I’m having the exact same issue (and also on a MIG-partitioned GPU). I didn’t have this issue on a previous version of pytorch though (can’t remember which… just know that it worked in the past)

Do you have any updates or ways to fix it?

coppock · December 19, 2022, 7:30pm

No, I haven’t fixed the issue. I can update this thread with versions I’m using, though. The problem exists on Python 3.8.10 with torch 1.13.0+cu117 on an Ubuntu 20 machine with NVIDIA driver 520.61.05 and CUDA 11.8. The Docker image that allowed me to use the UUID through the --gpus flag was pytorch/pytorch:1.13.1-cuda11.6-cudnn8-runtime which has Python 3.10.8 and torch 1.13.0.

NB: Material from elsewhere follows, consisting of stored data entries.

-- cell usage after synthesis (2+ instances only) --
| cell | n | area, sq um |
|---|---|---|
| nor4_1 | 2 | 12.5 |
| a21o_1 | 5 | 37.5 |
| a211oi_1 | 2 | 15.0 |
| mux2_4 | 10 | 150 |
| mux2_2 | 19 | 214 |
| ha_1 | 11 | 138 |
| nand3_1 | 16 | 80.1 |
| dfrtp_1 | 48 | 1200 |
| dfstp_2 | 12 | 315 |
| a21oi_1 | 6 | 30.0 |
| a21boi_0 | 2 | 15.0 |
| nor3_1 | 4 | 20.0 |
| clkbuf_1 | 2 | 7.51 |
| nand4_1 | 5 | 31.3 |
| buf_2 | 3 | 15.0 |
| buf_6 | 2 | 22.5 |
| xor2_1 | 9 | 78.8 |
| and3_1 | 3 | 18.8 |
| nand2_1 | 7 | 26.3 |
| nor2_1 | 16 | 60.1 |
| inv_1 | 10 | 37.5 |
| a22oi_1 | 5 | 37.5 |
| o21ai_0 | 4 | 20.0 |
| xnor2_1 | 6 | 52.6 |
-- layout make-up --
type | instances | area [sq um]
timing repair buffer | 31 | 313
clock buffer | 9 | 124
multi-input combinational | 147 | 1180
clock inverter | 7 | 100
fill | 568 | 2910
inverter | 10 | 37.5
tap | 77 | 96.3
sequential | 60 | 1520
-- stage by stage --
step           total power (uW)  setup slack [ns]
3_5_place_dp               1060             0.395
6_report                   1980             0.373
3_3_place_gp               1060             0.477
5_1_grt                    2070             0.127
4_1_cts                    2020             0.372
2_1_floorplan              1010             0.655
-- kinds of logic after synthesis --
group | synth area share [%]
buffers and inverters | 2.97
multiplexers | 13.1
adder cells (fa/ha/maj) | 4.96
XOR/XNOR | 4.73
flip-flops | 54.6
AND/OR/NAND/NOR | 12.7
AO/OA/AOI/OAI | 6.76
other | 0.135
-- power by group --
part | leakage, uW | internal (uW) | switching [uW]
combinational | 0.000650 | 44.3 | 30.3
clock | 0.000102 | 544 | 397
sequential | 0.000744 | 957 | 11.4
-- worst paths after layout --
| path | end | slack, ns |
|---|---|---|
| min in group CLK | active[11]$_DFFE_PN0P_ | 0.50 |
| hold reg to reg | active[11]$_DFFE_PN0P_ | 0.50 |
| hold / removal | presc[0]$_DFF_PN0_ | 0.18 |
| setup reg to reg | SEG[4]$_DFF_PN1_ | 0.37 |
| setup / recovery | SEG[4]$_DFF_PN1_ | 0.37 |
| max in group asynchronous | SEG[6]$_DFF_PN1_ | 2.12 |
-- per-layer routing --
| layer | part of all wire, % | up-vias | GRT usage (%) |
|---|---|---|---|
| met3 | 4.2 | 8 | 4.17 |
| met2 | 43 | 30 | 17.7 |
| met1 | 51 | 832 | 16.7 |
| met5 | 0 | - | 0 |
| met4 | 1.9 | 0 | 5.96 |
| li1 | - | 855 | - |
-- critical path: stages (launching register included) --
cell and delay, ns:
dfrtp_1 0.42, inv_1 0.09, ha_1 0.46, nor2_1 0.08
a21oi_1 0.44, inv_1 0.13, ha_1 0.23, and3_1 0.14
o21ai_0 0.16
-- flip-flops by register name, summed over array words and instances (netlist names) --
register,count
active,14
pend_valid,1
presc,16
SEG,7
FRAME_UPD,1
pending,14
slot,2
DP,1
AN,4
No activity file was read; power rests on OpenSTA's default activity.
===== src/rtl/spram_fifo_sched.sv =====
// FIFO built on an external single-port RAM with a 1-cycle synchronous read.
// Pushes land in a 2-entry write buffer; the buffer drains into the RAM
// whenever the port is not needed for a read. A pop is served from the RAM
// when it holds entries, otherwise straight from the write-buffer head.
// Ports:
//   clk, rst        : clock, asynchronous active-high reset
//   wen, wdata, full: push request, push data, push refused
//   ren, empty      : pop request, no stored entries
//   rbusy           : pop refused because the buffer must flush to RAM
//   rdata, rvalid   : pop data, valid one cycle after an accepted pop
//   count           : entries held in RAM plus write buffer
//   ram_*           : single-port RAM interface
module spram_fifo_sched
  import spram_fifo_pkg::*;
#(
  parameter int DATA_WIDTH = 8,
  parameter int FIFO_DEPTH = 32,
  parameter int ADDR_WIDTH = $clog2(FIFO_DEPTH)
) (
  input  logic                  clk,
  input  logic                  rst,
  input  logic                  wen,
  input  logic [DATA_WIDTH-1:0] wdata,
  output logic                  full,
  input  logic                  ren,
  output logic                  empty,
  output logic                  rbusy,
  output logic [DATA_WIDTH-1:0] rdata,
  output logic                  rvalid,
  output logic [ADDR_WIDTH:0]   count,
  output logic                  ram_en,
  output logic                  ram_we,
  output logic [ADDR_WIDTH-1:0] ram_addr,
  output logic [DATA_WIDTH-1:0] ram_wdata,
  input  logic [DATA_WIDTH-1:0] ram_rdata
);

  localparam logic [ADDR_WIDTH:0]   DEPTH_CNT = (ADDR_WIDTH + 1)'(FIFO_DEPTH);
  localparam logic [ADDR_WIDTH:0]   CNT_ONE   = (ADDR_WIDTH + 1)'(1);
  localparam logic [ADDR_WIDTH-1:0] PTR_ONE   = ADDR_WIDTH'(1);

  logic [ADDR_WIDTH-1:0] rd_ptr_q;
  logic [ADDR_WIDTH-1:0] wr_ptr_q;
  logic [ADDR_WIDTH:0]   ram_cnt_q;

  logic [1:0]            wbuf_cnt;
  logic [DATA_WIDTH-1:0] wbuf_head;
  logic                  wbuf_pop;

  logic                  push_acc;
  logic                  pop_acc;
  logic                  bypass_pop;
  logic                  ram_wr;
  grant_e                grant;

  logic                  vld_p1;
  logic                  src_ram_p1;
  logic [DATA_WIDTH-1:0] byp_data_p1;

  assign count    = ram_cnt_q + (ADDR_WIDTH + 1)'(wbuf_cnt);
  assign full     = (count == DEPTH_CNT) || (wbuf_cnt == 2'd2);
  assign empty    = (count == '0);
  assign rbusy    = (wbuf_cnt == 2'd2) && (ram_cnt_q != '0);

  assign push_acc = wen && !full;
  assign pop_acc  = ren && !empty && !rbusy;

  // With an empty RAM the oldest entry is the buffer head, whatever the grant.
  assign bypass_pop = pop_acc && (ram_cnt_q == '0);

  spram_fifo_wbuf #(
    .DATA_WIDTH(DATA_WIDTH)
  ) u_wbuf (
    .clk  (clk),
    .rst  (rst),
    .push (push_acc),
    .pop  (wbuf_pop),
    .wdata(wdata),
    .head (wbuf_head),
    .cnt  (wbuf_cnt)
  );

  // Stage p0: RAM arbitration from registered state and this cycle's requests.
  always_comb begin
    grant = IDLE;
    if (wbuf_cnt == 2'd2)                      grant = FORCE_WR;
    else if (pop_acc && (ram_cnt_q != '0))     grant = RD;
    else if (pop_acc)                          grant = BYPASS;
    else if (wbuf_cnt != 2'd0)                 grant = WR;
  end

  assign ram_wr   = (grant == WR) || (grant == FORCE_WR);
  assign wbuf_pop = ram_wr || (grant == BYPASS);

  assign ram_en    = ram_wr || (grant == RD);
  assign ram_we    = ram_wr;
  assign ram_addr  = (grant == RD) ? rd_ptr_q : (ram_wr ? wr_ptr_q : '0);
  assign ram_wdata = ram_wr ? wbuf_head : '0;

  // A forced write that coincides with a pop on an empty RAM writes the head
  // and hands it out in the same cycle: both pointers advance and the RAM
  // occupancy is unchanged, so the written slot is already consumed.
  always_ff @(posedge clk or posedge rst) begin
    if (rst) begin
      rd_ptr_q  <= '0;
      wr_ptr_q  <= '0;
      ram_cnt_q <= '0;
    end else begin
      if (ram_wr) wr_ptr_q <= wr_ptr_q + PTR_ONE;
      if ((grant == RD) || ((grant == FORCE_WR) && bypass_pop))
        rd_ptr_q <= rd_ptr_q + PTR_ONE;
      case (grant)
        RD:       ram_cnt_q <= ram_cnt_q - CNT_ONE;
        WR:       ram_cnt_q <= ram_cnt_q + CNT_ONE;
        FORCE_WR: if (!bypass_pop) ram_cnt_q <= ram_cnt_q + CNT_ONE;
        default:  ;
      endcase
    end
  end

  // Stage p1: read response, one cycle after the accepted pop.
  always_ff @(posedge clk or posedge rst) begin
    if (rst) begin
      vld_p1     <= 1'b0;
      src_ram_p1 <= 1'b0;
    end else begin
      vld_p1     <= pop_acc;
      src_ram_p1 <= (grant == RD);
    end
  end

  always_ff @(posedge clk) begin
    if (bypass_pop) byp_data_p1 <= wbuf_head;
  end

  assign rvalid = vld_p1;
  assign rdata  = vld_p1 ? (src_ram_p1 ? ram_rdata : byp_data_p1) : '0;

endmodule
### config.mk
export PLATFORM = sky130hd
export DESIGN_NAME = camera_pixel_packer
export DESIGN_NICKNAME = d
export VERILOG_FILES = /design/src/rtl/camera_pixel_packer.sv
export SDC_FILE = /design/constraint.sdc
export NUM_CORES = 1
export LEC_CHECK = 0
export ABC_CLOCK_PERIOD_IN_PS = 7600
export CAP_MARGIN = 5
export CORE_AREA = 2 2 143 145
export CTS_CLUSTER_SIZE = 16
export DETAILED_ROUTE_END_ITERATION = 8
export DIE_AREA = 0 0 145 147
export GPL_ROUTABILITY_DRIVEN = 0
export SYNTH_ARGS = -nofsm -noshare
export SYNTH_HDL_FRONTEND = slang
export SYNTH_SLANG_ARGS = --single-unit
export TNS_END_PERCENT = 50
### constraint.sdc
create_clock -name WBs_CLK_i -period 7.6 [get_ports WBs_CLK_i]
set_input_delay 1.14 -clock WBs_CLK_i [delete_from_list [all_inputs] [get_ports WBs_CLK_i]]
set_output_delay 1.14 -clock WBs_CLK_i [all_outputs]
set_load 0.01 [all_outputs]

xenova · December 21, 2022, 8:18pm

After struggling with this for the past few days, the only “solution” I have found is to downgrade to earlier versions of pytorch.

Adding this to my requirements.txt file seems to have fixed the issue.

--extra-index-url https://download.pytorch.org/whl/cu111
torch==1.9.0+cu111
torchvision==0.10.0+cu111

Unfortunately, this is a massive step back from the current versions of the respective programs, but it was the only thing that worked.

If you haven’t already, could you (@coppock) open a GitHub issue? Seems like it is a bug with newer pytorch versions.

coppock · December 23, 2022, 2:42pm

Very good. Looks like there’s already an issue open for two weeks. Should’ve checked earlier!